I wish to resist amendment (b) to Lords amendment No. 19. I sympathise with the argument made by the hon. Member for Somerton and Frome (Mr. Heath), which is that we need to press on as fast as possible with the implementation of the code. The word of comfort that I can offer is straightforward: the code will be put out to a full public consultation, in line with Cabinet Office guidelines. I will work with the childrens charities to help to get that right. I have met them already and I am happy to meet them again. That means a full three-month consultation period, which will take place before the code is put in placein, I imagine, about six months time. We will follow the Cabinet Office guideline-based process to get the code right and to put it in place, and I think that that will serve the ambitions of the hon. Member for Ashford. I urge the House to resist amendments (a) and (b), and I commend Lords amendment No. 19.

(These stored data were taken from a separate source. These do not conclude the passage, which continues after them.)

## src/rtl/fan_pkg.sv

```systemverilog
// Shared types and constants for the fan ramp controller: FSM states, mode codes,
// the default top speed and the one-step speed helper.
package fan_pkg;

  typedef enum logic [1:0] {
    ST_OFF  = 2'd0,
    ST_HOLD = 2'd1,
    ST_RAMP = 2'd2
  } fan_state_t;

  localparam logic [2:0] MODE_OFF = 3'd0;
  localparam logic [2:0] MODE_1   = 3'd1;
  localparam logic [2:0] MODE_2   = 3'd2;
  localparam logic [2:0] MODE_3   = 3'd3;

  localparam int SPEED_MAX_DEFAULT = 3;

  // Move one level toward the target; callers guarantee cur != tgt.
  function automatic logic [2:0] step_toward(input logic [2:0] cur, input logic [2:0] tgt);
    return (tgt > cur) ? cur + 3'd1 : cur - 3'd1;
  endfunction

endpackage

```

## src/rtl/fan_ramp_ctrl_if.sv

```systemverilog
// Mode-request handshake from the wall switch (A) and the remote (B).
// master = requester side, slave = fan controller side.
interface fan_ramp_ctrl_if;
  logic       req_a_valid;
  logic [2:0] req_a_mode;
  logic       req_a_ready;
  logic       req_b_valid;
  logic [2:0] req_b_mode;
  logic       req_b_ready;

  modport master (
    output req_a_valid, req_a_mode, req_b_valid, req_b_mode,
    input  req_a_ready, req_b_ready
  );

  modport slave (
    input  req_a_valid, req_a_mode, req_b_valid, req_b_mode,
    output req_a_ready, req_b_ready
  );
endinterface

```

## src/rtl/fan_rr_arb.sv

```systemverilog
// Two-way round-robin arbiter: a grant is both the ready and the acceptance,
// and the requester not granted last wins a tie (A after reset).
module fan_rr_arb (
  input  logic clk,
  input  logic rst_n,
  input  logic en,
  input  logic valid_a,
  input  logic valid_b,
  output logic grant_a,
  output logic grant_b
);

  logic prefer_b_reg;

  assign grant_a = en && valid_a && (!valid_b || !prefer_b_reg);
  assign grant_b = en && valid_b && (!valid_a ||  prefer_b_reg);

  always_ff @(posedge clk or negedge rst_n) begin
    if (!rst_n) begin
      prefer_b_reg <= 1'b0;
    end else if (grant_a) begin
      prefer_b_reg <= 1'b1;
    end else if (grant_b) begin
      prefer_b_reg <= 1'b0;
    end
  end

endmodule

```

## src/rtl/fan_ramp_ctrl.sv

```systemverilog
// Fan speed controller with two arbitrated mode requesters and power-loss cutoff.
// Define FAN_SOFT_START_EN to ramp one level per DWELL_CYCLES; otherwise speed jumps.
module fan_ramp_ctrl
  import fan_pkg::*;
#(
  parameter int DWELL_CYCLES = 8,
  parameter int SPEED_MAX    = SPEED_MAX_DEFAULT
) (
  input  logic             clk,
  input  logic             rst_n,
  input  logic             elec,
  fan_ramp_ctrl_if.slave   req,
  output logic [2:0]       speed,
  output logic             busy,
  output logic             bad_req
);

  localparam logic [7:0] DWELL_LOAD  = 8'(DWELL_CYCLES - 1);
  localparam logic [2:0] SPEED_MAX_C = 3'(SPEED_MAX);

  fan_state_t state_reg, state_next;
  logic [2:0] speed_reg, speed_next;
  logic [2:0] target_reg, target_next;
  logic [7:0] cnt_reg, cnt_next;
  logic       bad_req_reg, bad_req_next;

  logic       accept_en;
  logic       grant_a, grant_b;
  logic       accept;
  logic [2:0] acc_mode;
  logic       mode_ok;

  // Requests are refused while ramping or while the supply is missing.
  assign accept_en = elec && (state_reg != ST_RAMP);

  fan_rr_arb u_arb (
    .clk     (clk),
    .rst_n   (rst_n),
    .en      (accept_en),
    .valid_a (req.req_a_valid),
    .valid_b (req.req_b_valid),
    .grant_a (grant_a),
    .grant_b (grant_b)
  );

  assign req.req_a_ready = grant_a;
  assign req.req_b_ready = grant_b;

  assign accept   = grant_a || grant_b;
  assign acc_mode = grant_a ? req.req_a_mode : req.req_b_mode;
  assign mode_ok  = (acc_mode <= SPEED_MAX_C);

  always_comb begin
    state_next   = state_reg;
    speed_next   = speed_reg;
    target_next  = target_reg;
    cnt_next     = cnt_reg;
    bad_req_next = 1'b0;

    if (!elec) begin
      state_next  = ST_OFF;
      speed_next  = MODE_OFF;
      target_next = MODE_OFF;
      cnt_next    = 8'd0;
    end else begin
      if (accept) begin
        if (!mode_ok) begin
          bad_req_next = 1'b1;
        end else if (acc_mode != target_reg) begin
          target_next = acc_mode;
          cnt_next    = DWELL_LOAD;
`ifdef FAN_SOFT_START_EN
          state_next  = ST_RAMP;
`else
          speed_next  = acc_mode;
          state_next  = (acc_mode == MODE_OFF) ? ST_OFF : ST_HOLD;
`endif
        end
      end
`ifdef FAN_SOFT_START_EN
      // Accept and ramp are exclusive: accept_en is low in RAMP.
      if (state_reg == ST_RAMP) begin
        if (cnt_reg == 8'd0) begin
          speed_next = step_toward(speed_reg, target_reg);
          cnt_next   = DWELL_LOAD;
          if (speed_next == target_reg) begin
            state_next = (target_reg == MODE_OFF) ? ST_OFF : ST_HOLD;
          end
        end else begin
          cnt_next = cnt_reg - 8'd1;
        end
      end
`endif
    end
  end

  always_ff @(posedge clk or negedge rst_n) begin
    if (!rst_n) begin
      state_reg   <= ST_OFF;
      speed_reg   <= MODE_OFF;
      target_reg  <= MODE_OFF;
      cnt_reg     <= 8'd0;
      bad_req_reg <= 1'b0;
    end else begin
      state_reg   <= state_next;
      speed_reg   <= speed_next;
      target_reg  <= target_next;
      cnt_reg     <= cnt_next;
      bad_req_reg <= bad_req_next;
    end
  end

  assign speed   = speed_reg;
  assign bad_req = bad_req_reg;
`ifdef FAN_SOFT_START_EN
  assign busy    = (state_reg == ST_RAMP);
`else
  assign busy    = 1'b0;
`endif

endmodule

```

## src/flat_wrapper.sv

```systemverilog
// flat-port wrapper written by rule: the top's interface ports become plain ports
module fan_ramp_ctrl_flat import fan_pkg::*;
#(
  parameter int DWELL_CYCLES = 8,
  parameter int SPEED_MAX    = SPEED_MAX_DEFAULT
)
  (clk, rst_n, elec, speed, busy, bad_req, req_req_a_valid, req_req_a_mode, req_req_b_valid, req_req_b_mode, req_req_a_ready, req_req_b_ready);
  fan_ramp_ctrl_if req_i ();
  input  logic clk;
  input  logic rst_n;
  input  logic elec;
  output logic [2:0] speed;
  output logic busy;
  output logic bad_req;
  input wire logic [$bits(req_i.req_a_valid)-1:0] req_req_a_valid;
  input wire logic [$bits(req_i.req_a_mode)-1:0] req_req_a_mode;
  input wire logic [$bits(req_i.req_b_valid)-1:0] req_req_b_valid;
  input wire logic [$bits(req_i.req_b_mode)-1:0] req_req_b_mode;
  output wire logic [$bits(req_i.req_a_ready)-1:0] req_req_a_ready;
  output wire logic [$bits(req_i.req_b_ready)-1:0] req_req_b_ready;
  assign req_i.req_a_valid = req_req_a_valid;
  assign req_i.req_a_mode = req_req_a_mode;
  assign req_i.req_b_valid = req_req_b_valid;
  assign req_i.req_b_mode = req_req_b_mode;
  assign req_req_a_ready = req_i.req_a_ready;
  assign req_req_b_ready = req_i.req_b_ready;
  fan_ramp_ctrl #(.DWELL_CYCLES(DWELL_CYCLES), .SPEED_MAX(SPEED_MAX)) u_core (.clk(clk), .rst_n(rst_n), .elec(elec), .req(req_i), .speed(speed), .busy(busy), .bad_req(bad_req));
endmodule
```

## config.mk

```make
export PLATFORM = sky130hd
export DESIGN_NAME = fan_ramp_ctrl_flat
export DESIGN_NICKNAME = d
export VERILOG_FILES = /design/src/rtl/fan_pkg.sv /design/src/rtl/fan_ramp_ctrl_if.sv /design/src/rtl/fan_rr_arb.sv /design/src/rtl/fan_ramp_ctrl.sv /design/src/flat_wrapper.sv
export SDC_FILE = /design/constraint.sdc
export NUM_CORES = 1
export LEC_CHECK = 0
export ABC_AREA = 1
export ABC_CLOCK_PERIOD_IN_PS = 1460
export CAP_MARGIN = 20
export CORE_AREA = 2 2 39 41
export DETAILED_ROUTE_END_ITERATION = 6
export DIE_AREA = 0 0 41 43
export SYNTH_ARGS = -nofsm -noshare
export SYNTH_HDL_FRONTEND = slang
export SYNTH_SLANG_ARGS = --single-unit
```

## constraint.sdc

```tcl
create_clock -name clk -period 1.46 [get_ports clk]
set_clock_uncertainty 0.2 [all_clocks]
set_input_delay 0.438 -clock clk [delete_from_list [all_inputs] [get_ports clk]]
set_output_delay 0.438 -clock clk [all_outputs]
set_load 0.02 [all_outputs]
```

# Word level (Yosys, flattened, before mapping)
# Index checks and enable logic that the tools add are counted.
dict set report op_classes {
  magnitude_cmp 1
  n_reduce_logical 14
  n_mux 15
  n_eq_ne 5
}
# cell count
set ops {}
lappend ops {{two-way mux 3 bit} 5}
lappend ops {{two-way mux 2 bit} 4}
lappend ops {{two-way mux 1 bit} 6}
lappend ops {{!= test 2 x 1 -> 1 bit (second input constant)} 3}
lappend ops {{logical AND 1 bit} 5}
lappend ops {{less-or-equal comparator 3 x 2 -> 1 bit (second input constant)} 1}
lappend ops {{zero test 1 bit} 3}
lappend ops {{zero test 3 bit} 1}
lappend ops {{logical OR 1 bit} 3}
lappend ops {{!= test 3 bit} 1}
lappend ops {{AND reduction 3 bit} 1}
lappend ops {{!= test 2 bit (second input constant)} 1}
lappend ops {{nonzero test 2 bit} 1}
dict set report totals {
  elab_cells 39
  reg_bits 7
}

# Depth between registers and ports, before layout
# Gate-level depths: netlist of run 1.
dict set report depth {
  word_depth 11
  depth_mapped 8
}

# By module
# A second synthesis of run 1 with hierarchy kept.
dict set report unflattened {
  cells_unflattened 59
  hier_area_um2 359.1
}
# mod n_inst area_per_inst_um2 seq_area_each_um2 cells_per_inst
set by_module_without_submodules {}
lappend by_module_without_submodules {fan_ramp_ctrl 1 295.3 100.1 48}
lappend by_module_without_submodules {fan_rr_arb 1 63.8 25.0 11}

# Worst setup path after synthesis of run 1
# No wires, ideal clock.
dict set report synth_path {
  path_kind {input to output}
  startpoint {input port req_req_b_valid}
  endpoint {output port req_req_b_ready}
  path_stages 2
  arrival_time_ns 0.833
  slack_ns -0.011
  n_path_buf 0
  path_cell_list {nand2_1 > a21oi_1}
}
dict set report synth_via {
  elab_chain_len 2
}
# item line
set synth_rtl {}
lappend synth_rtl {{from (decl)} flat_wrapper.sv:17} ;# input wire logic [$bits(req_i.req_b_valid)-1:0] req_req_b_valid;
lappend synth_rtl {{logical AND 1 bit (2 in a row)} fan_rr_arb.sv:16} ;# assign grant_b = en && valid_b && (!valid_a || prefer_b_reg);
lappend synth_rtl {{to (decl)} flat_wrapper.sv:20} ;# output wire logic [$bits(req_i.req_b_ready)-1:0] req_req_b_ready;
# No other way between the ends.

# Worst setup path after layout of run 1
dict set report layout_path {
  startpoint {register u_core.u_arb.prefer_b_reg}
  endpoint {output port req_req_b_ready}
}
dict set report layout_via {
  elab_chain_len 2
}
# item line
set layout_rtl {}
lappend layout_rtl {{from (decl)} fan_rr_arb.sv:13} ;# logic prefer_b_reg;
lappend layout_rtl {{from (signal assigned)} fan_rr_arb.sv:20} ;# prefer_b_reg <= 1'b0;
lappend layout_rtl {{from (signal assigned)} fan_rr_arb.sv:22} ;# prefer_b_reg <= 1'b1;
lappend layout_rtl {{from (signal assigned)} fan_rr_arb.sv:24} ;# prefer_b_reg <= 1'b0;
lappend layout_rtl {{logical OR 1 bit} fan_rr_arb.sv:16}
lappend layout_rtl {{logical AND 1 bit} fan_rr_arb.sv:16}
# No other way between the ends.

==> key figures, run 1 <==
Synth
  – Most common cell in the netlist: nand2_1
  – Post-Synth XOR/XNOR Area: 0%
  – Synth Area in Compound Gates: approximately an eighth
  – Mapped Area: 319 µm²
  – Post-synthesis mux area share: roughly 3.1%
  – Seq cells post-synth: 5
  – Post-Synth Adder-Cell Area: 0%
  – Post-Synthesis Cells: 37
  – Simple-Gate Fraction of Synth Area: 31.8%
  – Main combinational cell family by area after synthesis: simple AND/OR/NAND/NOR gates
  – Synth top cells by count: 7 x nand2_1, 6 x inv_1, 5 x dfrtp_1, 3 x nand2_4
  – FFs w/ async S/R, synth: 100%
  – Ys flop type: dfrtp_1
  – Cell variety after synth: 17
  – Syn. warnings: 0
  – Synth top area share: 39.2%
  – Synth top area cells: dfrtp_1 39%, nand2_4 11%, nand2_1 8.2%
  – Post-synth top area cell: dfrtp_1
  – Mapped Avg Cell Area: between 8 and 9 µm²
  – Sequential area share after synthesis: 39.2%
  – Mapped Nets: 48
  – EDFF count, synth: 0

Setup path
  – Req. time, crit path: 820 ps
  – Crit Path Max Fanout: 2
  – Slowest CP cell: dfrtp_1
  – Cells along the critical path: inv_2, a21oi_2, buf_4
  – Data arrival, critical path: 940 ps
  – R2R depth: 7
  – Worst R2R Start: u_core.u_arb.prefer_b_reg
  – Crit path capture type: output port
  – CP peak stage delay: 400 ps
  – R2R Setup Slk: 100 ps
  – Reg2Reg Capture Point: u_core.speed[1]
  – CP Class: reg2out
  – CP Launch Type: flip-flop

Pwr
  – Tot Pwr: 439 µW
  – Worst VDD drop: approximately 0.44 mV
  – Leakage power: 0.303 nW
  – Pwr dens: just over 800 nW/µm²

Clocking
  – CTS buffer count: 3
  – Root Buffer: clkbuf_4
  – Worst-path clk slew: about 40 ps
  – Clk buf depth: 2
  – Worst skew pair latency: 240 ps
  – CTS tree: done
  – # clock sinks: 5
  – Cts hold-fix bufs: 0
  – H-Tree Depth: 1

Floorplanning
  – FP Rows: 14
  – Area of the die: between 1500 and 2000 µm²
  – Core Area: 1380 µm²
  – Overall die width: 41 µm
  – I/O pins: 18
  – Starting Density: 23.1%
  – Die H: 43 µm

STA
  – Max Clock Freq: 632 MHz
  – Setup ws final: -122 ps
  – Final setup viols: 2
  – Setup TNS: -242 ps
  – Unrepaired setup endpoints after global routing: yes
  – Fin crit share: 108%
  – Final worst path period need: about 1600 ps
  – Final Hold Viols: 0
  – Max-slew violation count: 0

Cells and area
  – Largest register FFs: 3
  – Fin nets: 73
  – Core Util, Final: roughly two fifths
  – Fin area: 539 µm²
  – Area delta synth->final: 69.0%
  – Layout cell share with drive strength beyond 1: 47.5%
  – Antenna diodes: 0

Drt
  – Routed WL: 692 µm
  – DRT Pass-1 Iters: 2
  – Initial drt markers: 1
  – Post-route DRC violation count: 0
  – DR WL/cell: 8.99 µm
  – Vias after detailed routing: 306
  – ANT nets after route: 0
  – Via density: roughly 4.0

Global route
  – Pin count of the biggest net entering global routing: 6
  – First-pass GRT wire length: roughly 1200 µm
  – Initial antenna violation count: 0
  – Gr usage total: 10.3%
  – GR Overflow Total: 0
  – Number of global-route vias before repair: 297

Run status
  – Outcome: finished, violations left
  – Failing checks: negative setup slack

Min path
  – Hold Crit Class: in2async

Placed design
  – Post-DP HPWL: 563 µm
  – Area post-placement: roughly 530 µm²
  – Port buffer count: 16
  – Placer Congestion: 0.688

Run
  – Max-cap violation count: 0
[per-layer routing]
| layer | track usage (%) | vias up | share of wire, % |
|---|---|---|---|
| li1 | - | 161 | - |
| met1 | 12.1 | 135 | 44 |
| met2 | 14.7 | 10 | 48 |
| met3 | 7.85 | 0 | 7.7 |
| met4 | 2.00 | 0 | 0 |
| met5 | 0 | - | 0 |
[worst max-delay path by stage]
stage	from	to	slack (ps)	cells past startpoint
global route	u_core.u_arb.prefer_b_reg	req_req_b_ready	-180	3
global placement	elec	req_req_a_ready	-960	6
floorplan	req_req_a_valid	req_req_a_ready	90	4
CTS	u_core.u_arb.prefer_b_reg	req_req_b_ready	-140	3
detailed placement	req_req_b_valid	req_req_b_ready	-960	4
finish	u_core.u_arb.prefer_b_reg	req_req_b_ready	-120	3
[area by class of cell]
type	instances	area (µm²)
inverter	8	35.0
timing repair buffer	21	164
multi-input combinational	23	169
tap	16	20.0
fill	148	845
clock buffer	4	26.3
sequential	5	125
[power by group]
group / switching (mW) / leakage, nW / internal, mW
sequential: 0.00676 / 0.0663 / 0.149
combinational: 0.0662 / 0.222 / 0.0607
clock: 0.0534 / 0.0150 / 0.103
total: 0.126 / 0.303 / 0.313
[kinds of logic (layout without fill, tap and decap cells)]
kind of cell           after synthesis  after routing
flip-flops                           5              5
AND/OR/NAND/NOR                     15             15
AO/OA/AOI/OAI                        6              6
buffers and inverters                9             33
other                                1              1
multiplexers                         1              1
[through the flow]
stage	setup slack, ps	instances	hold WS, ps
3_5_place_dp	-958	72	302
3_3_place_gp	-960	72	309
2_1_floorplan	93.6	37	-57.6
4_1_cts	-141	78	218
5_1_grt	-180	77	227
6_report	-122	77	217
[cell usage in the layout (no fill, tap or decap)]
master           count
buf_2                7
nand2_4              3
mux2i_1              1
nand3_4              2
clkdlybuf4s50_1      6
dfrtp_1              5
nor2_1               2
o21ai_0              1
inv_2                2
a21oi_1              1
clkbuf_4             3
nand2_2              2
dlymetal6s2s_1       1
buf_6                1
nand2_1              6
clkbuf_1             1
a21oi_2              1
clkinv_4             1
o21ai_1              1
inv_1                5
conb_1               1
a211oi_2             1
buf_4                6
o211ai_1             1
[repair_timing]
action / 4_1_cts / 5_1_grt
setup endpoints to repair: 10 / 4
pin swaps: 5 / 3
buffers inserted: 3 / 0
resized for setup: 43 / 2
[worst max-delay path: cells and delay by family, from the launching register on]
kind,cells,cell delay [ps]
buf+inv,2,200
flops,1,400
compound gates,1,110
No activity file was read; power rests on OpenSTA's default activity.
==> inputs of run 2 (changes only) <==
--- a/config.mk
+++ b/config.mk
@@ -11,6 +11,7 @@
 export CORE_AREA = 2 2 39 41
 export DETAILED_ROUTE_END_ITERATION = 6
 export DIE_AREA = 0 0 41 43
+export RECOVER_POWER = 50
 export SYNTH_ARGS = -nofsm -noshare
 export SYNTH_HDL_FRONTEND = slang
 export SYNTH_SLANG_ARGS = --single-unit
==> key figures, run 2 (synthesis results as in run 1) <==
Clocking
  – H-Tree Depth: 1
  – Worst-path clk slew: roughly 40 ps
  – # clock sinks: 5
  – CTS tree: done
  – Root Buffer: clkbuf_4
  – CTS buffer count: 3
  – Cts hold-fix bufs: 0
  – Clk buf depth: 2
  – Worst skew pair latency: around 240 ps

Setup path
  – Crit Path Max Fanout: 2
  – Slowest CP cell: dfrtp_1
  – Data arrival, critical path: 940 ps
  – Req. time, crit path: 820 ps
  – CP Class: reg2out
  – CP Launch Type: flip-flop
  – Crit path capture type: output port
  – Cells along the critical path: inv_2, a21oi_2, buf_4
  – Delay-heaviest family, CP: flip-flops
  – CP Buf/Inv Count: 2
  – CP peak stage delay: 400 ps

Run status
  – Outcome: finished, violations left
  – Failing checks: negative setup slack

Drt
  – Via density: around 4.0
  – Vias after detailed routing: 306
  – Routed WL: between 600 and 700 µm
  – ANT nets after route: 0
  – Post-route DRC violation count: 0
  – Initial drt markers: 1
  – DRT Pass-1 Iters: 2
  – DR WL/cell: 8.99 µm

Floorplanning
  – Die H: 43 µm
  – Overall die width: 41 µm
  – I/O pins: 18
  – Starting Density: a little under a quarter
  – Area of the die: 1760 µm²
  – FP Rows: 14
  – Core Area: roughly 1400 µm²

STA
  – Unrepaired setup endpoints after global routing: yes
  – Final Hold Viols: 0
  – Worst Hold Slack: 288 ps
  – Fin crit share: 108%
  – Final setup viols: 2
  – Max Clock Freq: roughly 630 MHz
  – Setup ws final: -122 ps
  – Max-slew violation count: 0
  – Final worst path period need: 1580 ps
  – Setup TNS: -242 ps

Pwr
  – Worst VDD drop: 0.441 mV
  – Leakage power: 0.303 nW
  – Tot Pwr: between 400 and 500 µW
  – Pwr dens: 813 nW/µm²

Cells and area
  – Fillcell total: 148
  – Fin area: 539 µm²
  – Most frequent cells in the layout: 7 x buf_2, 6 x nand2_1, 6 x buf_4
  – Largest register FFs: 3
  – Fin nets: 73
  – Area delta synth->final: 69.0%
  – Core Util, Final: 39.0%
  – Non-filler cells, final: between 70 and 80
  – Antenna diodes: 0
  – Most common cell after layout, fill and taps aside: buf_2
  – Layout cell share with drive strength beyond 1: 47.5%

Global route
  – Pin count of the biggest net entering global routing: 6
  – Initial antenna violation count: 0
  – Number of global-route vias before repair: 297
  – First-pass GRT wire length: 1190 µm
  – Gr usage total: 10.3%
  – GR Overflow Total: 0

Placed design
  – Pre-CTS setup slack: -958 ps
  – Placer Congestion: 0.688
  – Dpl cells: 72
  – Area post-placement: 526 µm²
  – Post-DP HPWL: 563 µm
  – Port buffer count: 16

Min path
  – Hold Crit Class: in2async

Run
  – Max-cap violation count: 0
==> run 2: worst register-to-register path, cell delays in order, from the launching register on <==
cell and delay (ps):
dfrtp_1 410, nand2_4 90, nand2_4 50, buf_4 150
nand2_4 70, nand3_4 80, mux2i_1 150, nor2_1 60
==> run 2: path summary, 6_finish.rpt <==
check                                          start                   endpoint  slack [ps]  depth (start not counted)
min                                            rst_n  u_core.u_arb.prefer_b_reg         290                          1
min in group clk                     u_core.speed[2]            u_core.speed[2]         310                          2
min reg2reg                          u_core.speed[2]            u_core.speed[2]         310                          2
max reg2reg                u_core.u_arb.prefer_b_reg            u_core.speed[1]         100                          7
max in group asynchronous                      rst_n             u_core.bad_req         590                          1
max                        u_core.u_arb.prefer_b_reg            req_req_b_ready        -120                          3
==> run 2: layout make-up <==
type / count / area, µm² / share of cell area (%)
Inverter: 8 / 35.0 / 6.50
Tap cell: 16 / 20.0 / 3.71
Timing Repair Buffer: 21 / 164 / 30.4
Multi-Input combinational cell: 23 / 169 / 31.3
Sequential cell: 5 / 125 / 23.2
Clock buffer: 4 / 26.3 / 4.87
==> run 2: where the power goes <==
part	internal [mW]	total, mW	switching [mW]
sequential	0.149	0.156	0.00676
combinational	0.0602	0.126	0.0662
clock	0.103	0.157	0.0534
total	0.312	0.438	0.126
==> run 2: metal layers <==
layer | wire length (µm) | vias to the layer above | track usage [%] | share of wire (%)
li1 | - | 161 | - | -
met1 | 306 | 135 | 12.1 | 44
met2 | 332 | 10 | 14.7 | 48
met3 | 53 | 0 | 7.85 | 7.7
met4 | 0 | 0 | 2.00 | 0
met5 | 0 | - | 0 | 0
==> run 2: repair_timing <==
action	CTS	global route
resized for setup	43	2
setup endpoints to repair	10	4
pin swaps	5	3
buffers inserted	3	0
## config.mk

```make
export PLATFORM = sky130hd
export DESIGN_NAME = cond_unit
export DESIGN_NICKNAME = d
export VERILOG_FILES = /design/src/rtl/cond_pkg.sv /design/src/rtl/cond_check.sv /design/src/rtl/cond_unit.sv
export SDC_FILE = /design/constraint.sdc
export NUM_CORES = 1
export LEC_CHECK = 0
export ABC_AREA = 0
export CAP_MARGIN = 20
export CORE_MARGIN = 5
export CORE_UTILIZATION = 34
export CTS_CLUSTER_DIAMETER = 120
export DETAILED_ROUTE_END_ITERATION = 10
export PLACE_DENSITY = 0.75
export REMOVE_ABC_BUFFERS = 1
export SYNTH_ARGS = -nofsm -noshare
export SYNTH_HDL_FRONTEND = slang
export SYNTH_SLANG_ARGS = --single-unit
```

## constraint.sdc

```tcl
create_clock -name clk -period 2.5 [get_ports clk]
set_input_delay 0.375 -clock clk [delete_from_list [all_inputs] [get_ports clk]]
set_output_delay 0.375 -clock clk [all_outputs]
set_load 0.05 [all_outputs]
```
**config.mk**
```make
export PLATFORM = sky130hd
export DESIGN_NAME = axi_manager
export DESIGN_NICKNAME = d
export VERILOG_FILES = /design/src/rtl/axi_manager.sv
export SDC_FILE = /design/constraint.sdc
export NUM_CORES = 1
export LEC_CHECK = 0
export BUFFER_PORTS_ARGS = -buffer_cell sky130_fd_sc_hd__buf_2
export CORE_AREA = 2 2 179 181
export DETAILED_ROUTE_END_ITERATION = 12
export DIE_AREA = 0 0 181 183
export SYNTH_ARGS = -nofsm -noshare
export SYNTH_HDL_FRONTEND = slang
export SYNTH_SLANG_ARGS = --single-unit
export TNS_END_PERCENT = 5
```
**constraint.sdc**
```tcl
create_clock -name aclk -period 1.7 [get_ports aclk]
set_input_delay 0.34 -clock aclk [delete_from_list [all_inputs] [get_ports aclk]]
set_output_delay 0.34 -clock aclk [all_outputs]
set_load 0.005 [all_outputs]
```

Damian Green: May I express my gratitude to the Minister for the steps forward that he has taken? He has made genuine and welcome concessions in response to our amendment (a), and I am glad to hear of them. Sadly, although we have inched towards each other, I do not think that we have yet met in the middle of the bridge. I am not convinced that a quarterly meeting with the Childrens Commissioner is enough, as in some cases an immediate and urgent investigation will certainly be required. As I say, I welcome the Ministers concessions, but I do not think that they go far enough, and I still wish to press amendment (a).
On amendment (b), I take the point that the hon. Member for Somerton and Frome (Mr. Heath) made about the six-month delay, but as we have just heard the Minister say that it will take six months for the code to come into force, it seems to me that we are left with a distinction without a difference. However, I will press amendment (a) to a Division.